Task goal:
From the listing below, copy each line that contains the word "results".

╔══

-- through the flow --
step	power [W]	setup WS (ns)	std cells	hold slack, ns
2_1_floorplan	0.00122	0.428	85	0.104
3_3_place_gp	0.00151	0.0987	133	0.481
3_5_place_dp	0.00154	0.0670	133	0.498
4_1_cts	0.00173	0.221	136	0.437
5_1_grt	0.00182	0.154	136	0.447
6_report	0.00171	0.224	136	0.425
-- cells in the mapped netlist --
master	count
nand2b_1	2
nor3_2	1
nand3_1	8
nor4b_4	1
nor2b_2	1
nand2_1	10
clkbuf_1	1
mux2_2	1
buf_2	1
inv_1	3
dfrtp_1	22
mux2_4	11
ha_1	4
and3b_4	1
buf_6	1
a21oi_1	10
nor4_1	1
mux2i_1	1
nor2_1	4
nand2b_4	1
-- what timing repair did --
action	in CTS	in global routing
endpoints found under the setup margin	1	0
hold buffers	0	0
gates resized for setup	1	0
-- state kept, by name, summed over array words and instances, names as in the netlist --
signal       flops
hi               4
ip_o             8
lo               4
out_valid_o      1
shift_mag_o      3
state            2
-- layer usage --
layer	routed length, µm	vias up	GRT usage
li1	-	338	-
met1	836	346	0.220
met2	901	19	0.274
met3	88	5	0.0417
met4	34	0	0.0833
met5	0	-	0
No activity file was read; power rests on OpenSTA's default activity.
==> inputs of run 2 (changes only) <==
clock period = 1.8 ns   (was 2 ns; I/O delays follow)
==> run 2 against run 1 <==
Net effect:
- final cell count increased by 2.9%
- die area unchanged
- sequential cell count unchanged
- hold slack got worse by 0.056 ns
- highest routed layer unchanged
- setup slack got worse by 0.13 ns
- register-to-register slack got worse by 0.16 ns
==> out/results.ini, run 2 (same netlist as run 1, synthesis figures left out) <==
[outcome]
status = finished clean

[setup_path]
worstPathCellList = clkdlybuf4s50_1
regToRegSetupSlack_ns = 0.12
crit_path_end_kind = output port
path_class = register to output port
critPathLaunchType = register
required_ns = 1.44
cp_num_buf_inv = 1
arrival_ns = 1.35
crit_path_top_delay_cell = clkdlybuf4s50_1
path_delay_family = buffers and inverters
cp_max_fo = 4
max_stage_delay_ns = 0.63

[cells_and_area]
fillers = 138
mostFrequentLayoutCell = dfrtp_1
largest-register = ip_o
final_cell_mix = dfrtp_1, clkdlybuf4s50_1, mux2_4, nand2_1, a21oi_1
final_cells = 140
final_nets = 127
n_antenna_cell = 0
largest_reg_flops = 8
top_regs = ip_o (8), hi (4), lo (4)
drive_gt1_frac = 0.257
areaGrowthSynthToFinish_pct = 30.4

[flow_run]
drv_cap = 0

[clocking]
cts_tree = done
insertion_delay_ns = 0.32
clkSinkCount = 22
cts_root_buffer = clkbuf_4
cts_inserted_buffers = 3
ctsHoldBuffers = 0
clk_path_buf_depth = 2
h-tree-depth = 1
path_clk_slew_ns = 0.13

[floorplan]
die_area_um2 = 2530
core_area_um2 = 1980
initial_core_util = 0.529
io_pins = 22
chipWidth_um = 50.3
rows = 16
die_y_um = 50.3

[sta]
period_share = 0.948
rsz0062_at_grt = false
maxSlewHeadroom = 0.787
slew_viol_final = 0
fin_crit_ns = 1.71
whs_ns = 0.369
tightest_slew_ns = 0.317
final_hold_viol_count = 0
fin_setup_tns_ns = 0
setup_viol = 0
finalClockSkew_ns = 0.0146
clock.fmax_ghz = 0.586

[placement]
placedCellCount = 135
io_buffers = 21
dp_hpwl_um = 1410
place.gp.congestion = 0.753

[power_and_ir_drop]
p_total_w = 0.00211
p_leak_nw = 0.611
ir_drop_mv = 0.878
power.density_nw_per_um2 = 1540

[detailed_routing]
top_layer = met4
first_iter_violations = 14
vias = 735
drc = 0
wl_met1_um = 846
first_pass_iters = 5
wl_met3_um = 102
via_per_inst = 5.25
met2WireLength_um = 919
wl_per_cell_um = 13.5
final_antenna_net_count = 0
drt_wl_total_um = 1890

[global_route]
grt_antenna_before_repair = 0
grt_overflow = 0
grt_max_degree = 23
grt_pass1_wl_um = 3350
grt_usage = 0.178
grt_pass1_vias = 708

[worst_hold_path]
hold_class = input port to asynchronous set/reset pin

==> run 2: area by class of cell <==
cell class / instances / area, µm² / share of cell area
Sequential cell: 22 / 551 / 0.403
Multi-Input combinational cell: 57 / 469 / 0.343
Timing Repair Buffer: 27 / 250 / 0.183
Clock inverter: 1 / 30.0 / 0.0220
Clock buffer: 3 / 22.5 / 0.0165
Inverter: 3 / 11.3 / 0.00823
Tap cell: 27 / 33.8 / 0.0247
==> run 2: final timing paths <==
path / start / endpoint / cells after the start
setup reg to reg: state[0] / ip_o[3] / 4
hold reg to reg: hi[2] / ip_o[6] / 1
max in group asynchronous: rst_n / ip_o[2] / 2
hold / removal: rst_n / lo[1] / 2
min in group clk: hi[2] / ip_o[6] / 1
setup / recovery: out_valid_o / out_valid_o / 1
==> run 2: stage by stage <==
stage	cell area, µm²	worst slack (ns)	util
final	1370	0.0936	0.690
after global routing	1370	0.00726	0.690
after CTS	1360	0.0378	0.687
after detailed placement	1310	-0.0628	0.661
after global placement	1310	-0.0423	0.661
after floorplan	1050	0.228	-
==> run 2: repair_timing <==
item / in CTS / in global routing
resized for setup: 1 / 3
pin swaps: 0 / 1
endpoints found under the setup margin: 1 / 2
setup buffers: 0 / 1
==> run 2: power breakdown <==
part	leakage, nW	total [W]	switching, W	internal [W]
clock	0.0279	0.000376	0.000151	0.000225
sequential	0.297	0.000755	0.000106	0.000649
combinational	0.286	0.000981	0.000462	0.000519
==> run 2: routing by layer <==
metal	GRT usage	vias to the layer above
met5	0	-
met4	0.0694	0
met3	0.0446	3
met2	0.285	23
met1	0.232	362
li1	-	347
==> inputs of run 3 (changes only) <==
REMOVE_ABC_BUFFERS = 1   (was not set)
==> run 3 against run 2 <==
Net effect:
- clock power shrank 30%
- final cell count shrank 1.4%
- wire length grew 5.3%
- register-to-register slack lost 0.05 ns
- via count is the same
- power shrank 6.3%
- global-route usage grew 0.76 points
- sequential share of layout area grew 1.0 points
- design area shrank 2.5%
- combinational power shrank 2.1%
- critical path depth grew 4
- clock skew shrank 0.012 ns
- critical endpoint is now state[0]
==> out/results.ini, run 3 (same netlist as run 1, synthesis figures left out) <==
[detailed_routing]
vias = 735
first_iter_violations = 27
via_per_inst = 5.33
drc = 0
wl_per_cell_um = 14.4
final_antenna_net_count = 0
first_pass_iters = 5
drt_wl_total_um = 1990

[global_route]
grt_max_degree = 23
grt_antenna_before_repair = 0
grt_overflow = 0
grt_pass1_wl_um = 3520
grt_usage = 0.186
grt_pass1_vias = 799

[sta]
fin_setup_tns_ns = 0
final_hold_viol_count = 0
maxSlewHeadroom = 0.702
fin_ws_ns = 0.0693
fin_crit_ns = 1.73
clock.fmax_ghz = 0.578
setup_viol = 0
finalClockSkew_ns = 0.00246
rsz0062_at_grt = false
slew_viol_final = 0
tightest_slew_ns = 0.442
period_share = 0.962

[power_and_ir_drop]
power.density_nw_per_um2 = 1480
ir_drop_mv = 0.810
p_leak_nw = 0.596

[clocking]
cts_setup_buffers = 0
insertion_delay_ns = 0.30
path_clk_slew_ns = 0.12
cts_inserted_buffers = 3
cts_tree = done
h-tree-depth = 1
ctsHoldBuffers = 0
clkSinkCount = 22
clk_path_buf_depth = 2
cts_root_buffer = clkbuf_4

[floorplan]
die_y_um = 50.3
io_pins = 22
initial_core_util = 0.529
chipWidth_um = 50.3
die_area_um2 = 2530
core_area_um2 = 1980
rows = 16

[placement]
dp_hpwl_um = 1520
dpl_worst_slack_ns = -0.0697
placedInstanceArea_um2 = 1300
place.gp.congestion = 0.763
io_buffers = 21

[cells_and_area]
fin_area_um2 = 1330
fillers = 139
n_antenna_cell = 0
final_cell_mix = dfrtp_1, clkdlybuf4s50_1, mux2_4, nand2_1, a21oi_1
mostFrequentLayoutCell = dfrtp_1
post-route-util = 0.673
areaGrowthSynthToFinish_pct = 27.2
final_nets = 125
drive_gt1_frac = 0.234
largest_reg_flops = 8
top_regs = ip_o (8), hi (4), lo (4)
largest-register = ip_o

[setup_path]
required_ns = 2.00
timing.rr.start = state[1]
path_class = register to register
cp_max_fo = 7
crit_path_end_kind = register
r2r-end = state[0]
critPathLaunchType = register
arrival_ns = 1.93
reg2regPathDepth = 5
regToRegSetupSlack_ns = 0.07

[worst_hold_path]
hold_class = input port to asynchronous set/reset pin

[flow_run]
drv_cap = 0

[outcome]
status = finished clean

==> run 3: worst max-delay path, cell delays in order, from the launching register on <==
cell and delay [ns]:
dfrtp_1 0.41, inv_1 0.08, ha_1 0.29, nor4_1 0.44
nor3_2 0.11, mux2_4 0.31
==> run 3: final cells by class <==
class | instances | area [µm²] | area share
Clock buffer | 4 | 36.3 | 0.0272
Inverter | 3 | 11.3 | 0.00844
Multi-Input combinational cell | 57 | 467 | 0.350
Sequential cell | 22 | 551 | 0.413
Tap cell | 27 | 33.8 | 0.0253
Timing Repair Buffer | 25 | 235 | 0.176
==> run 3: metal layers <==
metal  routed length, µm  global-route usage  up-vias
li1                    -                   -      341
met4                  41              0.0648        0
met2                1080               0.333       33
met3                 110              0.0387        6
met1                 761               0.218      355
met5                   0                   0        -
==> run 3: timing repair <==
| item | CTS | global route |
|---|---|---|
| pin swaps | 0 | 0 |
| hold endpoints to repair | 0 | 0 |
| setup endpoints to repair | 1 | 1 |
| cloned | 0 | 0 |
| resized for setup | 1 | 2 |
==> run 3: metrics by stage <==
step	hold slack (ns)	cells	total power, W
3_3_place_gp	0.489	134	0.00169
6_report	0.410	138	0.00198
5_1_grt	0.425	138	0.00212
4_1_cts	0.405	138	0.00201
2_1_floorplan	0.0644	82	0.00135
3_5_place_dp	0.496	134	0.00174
<file path="src/rtl/tt_pkg.sv">
// Shared types and helpers for the truth-table extractor.
package tt_pkg;

  // Largest GUT fan-in the extractor supports.
  localparam int MAX_INPUTS = 4;

  // Sweep sequencer states.
  typedef enum logic [1:0] {
    IDLE   = 2'd0,
    SETTLE = 2'd1,
    SAMPLE = 2'd2,
    DONE   = 2'd3
  } tt_state_e;

  // Number of truth-table rows (and code bits) for an n-input gate.
  function automatic int tt_width(input int n);
    return 1 << n;
  endfunction

endpackage

</file>
<file path="src/rtl/tt_settle_timer.sv">
// Loadable down-counter that measures the settle interval for each row.
// zero is asserted while the count is 0; counting stops there.
module tt_settle_timer #(
  parameter int WIDTH = 2
) (
  input  logic             clk,
  input  logic             rst,
  input  logic             load,
  input  logic             en,
  input  logic [WIDTH-1:0] load_val,
  output logic             zero
);

  logic [WIDTH-1:0] cnt_q;
  logic [WIDTH-1:0] cnt_d;

  // Next count: load takes priority, otherwise decrement toward zero when enabled.
  always_comb begin
    // NOTE: assign a default first so every path drives cnt_d and no latch is inferred.
    cnt_d = cnt_q;
    if (load) begin
      cnt_d = load_val;
    end else if (en && (cnt_q != '0)) begin
      cnt_d = cnt_q - 1'b1;
    end
  end

  // Count register.
  always_ff @(posedge clk or posedge rst) begin
    // NOTE: state flops use non-blocking assignments so all flops update together.
    if (rst) begin
      cnt_q <= '0;
    end else begin
      cnt_q <= cnt_d;
    end
  end

  assign zero = (cnt_q == '0);

endmodule

</file>
<file path="src/rtl/truth_table_extractor.sv">
// Sweeps every input combination of a combinational gate under test,
// waits a settle interval per row, samples the gate output and packs the
// samples MSB-first (row 0 -> MSB) into a truth-table code.
// Optional feature: define TRUTH_TABLE_EXPECT_EN to add the expected/match
// ports that compare the extracted code against a reference.
module truth_table_extractor
  import tt_pkg::*;
#(
  parameter int N_INPUTS      = 3,
  parameter int SETTLE_CYCLES = 4
) (
  input  logic                          clk,
  input  logic                          rst,
  input  logic                          start,
  output logic [N_INPUTS-1:0]           stim,
  input  logic                          gut_out,
  output logic                          busy,
  output logic                          done,
  output logic                          valid,
  output logic [tt_width(N_INPUTS)-1:0] truth_table
`ifdef TRUTH_TABLE_EXPECT_EN
  ,
  input  logic [tt_width(N_INPUTS)-1:0] expected,
  output logic                          match
`endif
);

  localparam int W  = tt_width(N_INPUTS);
  localparam int RW = N_INPUTS + 1;
  localparam int CW = (SETTLE_CYCLES > 1) ? $clog2(SETTLE_CYCLES) : 1;

  localparam logic [RW-1:0] LAST_ROW   = RW'(W - 1);
  localparam logic [CW-1:0] SETTLE_MAX = CW'(SETTLE_CYCLES - 1);

  tt_state_e           state_q,  state_d;
  logic [RW-1:0]       row_q,    row_d;
  logic [N_INPUTS-1:0] stim_q,   stim_d;
  logic                busy_q,   busy_d;
  logic                done_q,   done_d;
  logic                valid_q,  valid_d;
  logic [W-1:0]        tt_q,     tt_d;
  logic [W-1:0]        shadow_q, shadow_d;
`ifdef TRUTH_TABLE_EXPECT_EN
  logic                match_q,  match_d;
`endif

  logic                timer_load;
  logic                timer_en;
  logic                timer_zero;
  logic [RW-1:0]       row_nxt;
  logic [N_INPUTS-1:0] bit_idx;

  assign row_nxt = row_q + RW'(1);
  // Row r lands at bit W-1-r, which is simply the bitwise complement of r.
  assign bit_idx = ~row_q[N_INPUTS-1:0];

  tt_settle_timer #(
    .WIDTH (CW)
  ) u_settle_timer (
    .clk      (clk),
    .rst      (rst),
    .load     (timer_load),
    .en       (timer_en),
    .load_val (SETTLE_MAX),
    .zero     (timer_zero)
  );

  // Sequencer next-state and registered-output logic.
  always_comb begin
    state_d    = state_q;
    row_d      = row_q;
    stim_d     = stim_q;
    busy_d     = busy_q;
    done_d     = 1'b0;
    valid_d    = valid_q;
    tt_d       = tt_q;
    shadow_d   = shadow_q;
`ifdef TRUTH_TABLE_EXPECT_EN
    match_d    = match_q;
`endif
    timer_load = 1'b0;
    timer_en   = 1'b0;

    unique case (state_q)
      IDLE: begin
        if (start) begin
          state_d    = SETTLE;
          row_d      = '0;
          stim_d     = '0;
          busy_d     = 1'b1;
          valid_d    = 1'b0;
          timer_load = 1'b1;
`ifdef TRUTH_TABLE_EXPECT_EN
          match_d    = 1'b0;
`endif
        end
      end
      SETTLE: begin
        if (timer_zero) begin
          state_d = SAMPLE;
        end else begin
          timer_en = 1'b1;
        end
      end
      SAMPLE: begin
        shadow_d[bit_idx] = gut_out;
        if (row_q == LAST_ROW) begin
          state_d = DONE;
          done_d  = 1'b1;
          busy_d  = 1'b0;
        end else begin
          state_d    = SETTLE;
          row_d      = row_nxt;
          stim_d     = row_nxt[N_INPUTS-1:0];
          timer_load = 1'b1;
        end
      end
      DONE: begin
        state_d = IDLE;
        tt_d    = shadow_q;
        valid_d = 1'b1;
`ifdef TRUTH_TABLE_EXPECT_EN
        match_d = (shadow_q == expected);
`endif
      end
      default: begin
        state_d = IDLE;
      end
    endcase
  end

  // State and output registers; reset aborts any sweep without publishing.
  always_ff @(posedge clk or posedge rst) begin
    if (rst) begin
      state_q  <= IDLE;
      row_q    <= '0;
      stim_q   <= '0;
      busy_q   <= 1'b0;
      done_q   <= 1'b0;
      valid_q  <= 1'b0;
      tt_q     <= '0;
      shadow_q <= '0;
`ifdef TRUTH_TABLE_EXPECT_EN
      match_q  <= 1'b0;
`endif
    end else begin
      state_q  <= state_d;
      row_q    <= row_d;
      stim_q   <= stim_d;
      busy_q   <= busy_d;
      done_q   <= done_d;
      valid_q  <= valid_d;
      tt_q     <= tt_d;
      shadow_q <= shadow_d;
`ifdef TRUTH_TABLE_EXPECT_EN
      match_q  <= match_d;
`endif
    end
  end

  assign stim        = stim_q;
  assign busy        = busy_q;
  assign done        = done_q;
  assign valid       = valid_q;
  assign truth_table = tt_q;
`ifdef TRUTH_TABLE_EXPECT_EN
  assign match       = match_q;
`endif

endmodule
</file>
### src/rtl/mem_access_ctrl.sv
// Load/store sequencer: effective address, req/ack handshake, pipeline stall, error reporting.
// Optional ALIGN_CHECK_EN macro rejects word accesses with ea[1:0] != 0 (err=01).
module mem_access_ctrl #(
  parameter int DATA_WIDTH = 32,
  parameter int IMM_WIDTH  = 16,
  parameter int TIMEOUT    = 16,
  parameter int TO_WIDTH   = 5
) (
  input logic              clk,
  input logic              rst_n,
  mem_access_ctrl_if.master bus
);

  typedef enum logic [1:0] {S_IDLE, S_ACCESS, S_DONE} state_t;

  localparam bit                  TO_EN   = (TIMEOUT > 0);
  localparam logic [TO_WIDTH-1:0] TO_LAST = TO_WIDTH'((TIMEOUT > 0) ? TIMEOUT - 1 : 0);

  localparam logic [1:0] ERR_OK       = 2'b00;
  localparam logic [1:0] ERR_MISALIGN = 2'b01;
  localparam logic [1:0] ERR_TIMEOUT  = 2'b10;
  localparam logic [1:0] ERR_ILLEGAL  = 2'b11;

  state_t                r_state;
  logic [TO_WIDTH-1:0]   r_cnt;
  logic [DATA_WIDTH-1:0] r_ea;
  logic [DATA_WIDTH-1:0] r_wdata;
  logic [DATA_WIDTH-1:0] r_rdata;
  logic                  r_we;
  logic                  r_req;
  logic                  r_done;
  logic [1:0]            r_err;

  logic [DATA_WIDTH-1:0] w_ea;
  logic                  w_accept;
  logic                  w_illegal;
  logic                  w_misalign;

  assign w_ea      = bus.base + {{(DATA_WIDTH-IMM_WIDTH){bus.immediate[IMM_WIDTH-1]}}, bus.immediate};
  assign w_accept  = (r_state == S_IDLE) & bus.op_valid & (bus.mem_read | bus.mem_write);
  assign w_illegal = bus.mem_read & bus.mem_write;

`ifdef ALIGN_CHECK_EN
  assign w_misalign = |w_ea[1:0];
`else
  assign w_misalign = 1'b0;
`endif

  // NOTE: sequential state uses non-blocking assignments only, so every register
  // samples pre-edge values regardless of statement order.
  always_ff @(posedge clk or negedge rst_n) begin
    if (!rst_n) begin
      r_state <= S_IDLE;
      r_cnt   <= '0;
      r_ea    <= '0;
      r_wdata <= '0;
      r_rdata <= '0;
      r_we    <= 1'b0;
      r_req   <= 1'b0;
      r_done  <= 1'b0;
      r_err   <= ERR_OK;
    end else begin
      case (r_state)
        S_IDLE: begin
          if (w_accept) begin
            r_ea    <= w_ea;
            r_we    <= bus.mem_write;
            r_wdata <= bus.wdata;
            r_cnt   <= '0;
            if (w_illegal) begin
              r_state <= S_DONE;
              r_done  <= 1'b1;
              r_err   <= ERR_ILLEGAL;
            end else if (w_misalign) begin
              r_state <= S_DONE;
              r_done  <= 1'b1;
              r_err   <= ERR_MISALIGN;
            end else begin
              r_state <= S_ACCESS;
              r_req   <= 1'b1;
            end
          end
        end
        S_ACCESS: begin
          // An ack in the final allowed cycle wins over the timeout.
          if (bus.dmem_ack) begin
            r_state <= S_DONE;
            r_req   <= 1'b0;
            r_done  <= 1'b1;
            r_err   <= ERR_OK;
            if (!r_we) r_rdata <= bus.dmem_rdata;
          end else if (TO_EN && (r_cnt == TO_LAST)) begin
            r_state <= S_DONE;
            r_req   <= 1'b0;
            r_done  <= 1'b1;
            r_err   <= ERR_TIMEOUT;
            r_rdata <= '0;
          end else begin
            r_cnt <= r_cnt + 1'b1;
          end
        end
        S_DONE: begin
          r_state <= S_IDLE;
          r_done  <= 1'b0;
          r_err   <= ERR_OK;
        end
        default: r_state <= S_IDLE;
      endcase
    end
  end

  // The accept term makes stall combinational so the op is held in the accept cycle.
  assign bus.stall      = (r_state == S_ACCESS) | w_accept;
  assign bus.dmem_req   = r_req;
  assign bus.dmem_we    = r_we;
  assign bus.dmem_addr  = r_ea;
  assign bus.dmem_wdata = r_wdata;
  assign bus.done       = r_done;
  assign bus.err        = r_err;
  assign bus.rdata_out  = r_rdata;

endmodule
### src/flat_wrapper.sv
// flat-port wrapper written by rule: the top's interface ports become plain ports
module alu_pipe_flat import alu_pkg::*;
#(
  parameter int WIDTH = 8
)
  (clk, rst_n, bus_in_valid, bus_a, bus_b, bus_opcode, bus_out_ready, bus_in_ready, bus_out_valid, bus_result, bus_flags);
  alu_pipe_if #(.WIDTH(WIDTH)) bus_i ();
  input  logic clk;
  input  logic rst_n;
  input wire logic [$bits(bus_i.in_valid)-1:0] bus_in_valid;
  input wire logic [$bits(bus_i.a)-1:0] bus_a;
  input wire logic [$bits(bus_i.b)-1:0] bus_b;
  input wire logic [$bits(bus_i.opcode)-1:0] bus_opcode;
  input wire logic [$bits(bus_i.out_ready)-1:0] bus_out_ready;
  output wire logic [$bits(bus_i.in_ready)-1:0] bus_in_ready;
  output wire logic [$bits(bus_i.out_valid)-1:0] bus_out_valid;
  output wire logic [$bits(bus_i.result)-1:0] bus_result;
  output wire logic [$bits(bus_i.flags)-1:0] bus_flags;
  assign bus_i.in_valid = bus_in_valid;
  assign bus_i.a = bus_a;
  assign bus_i.b = bus_b;
  assign bus_i.opcode = bus_opcode;
  assign bus_i.out_ready = bus_out_ready;
  assign bus_in_ready = bus_i.in_ready;
  assign bus_out_valid = bus_i.out_valid;
  assign bus_result = bus_i.result;
  assign bus_flags = bus_i.flags;
  alu_pipe #(.WIDTH(WIDTH)) u_core (.clk(clk), .rst_n(rst_n), .bus(bus_i));
endmodule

╚══

Reply to the task:
==> out/results.ini, run 2 (same netlist as run 1, synthesis figures left out) <==
==> out/results.ini, run 3 (same netlist as run 1, synthesis figures left out) <==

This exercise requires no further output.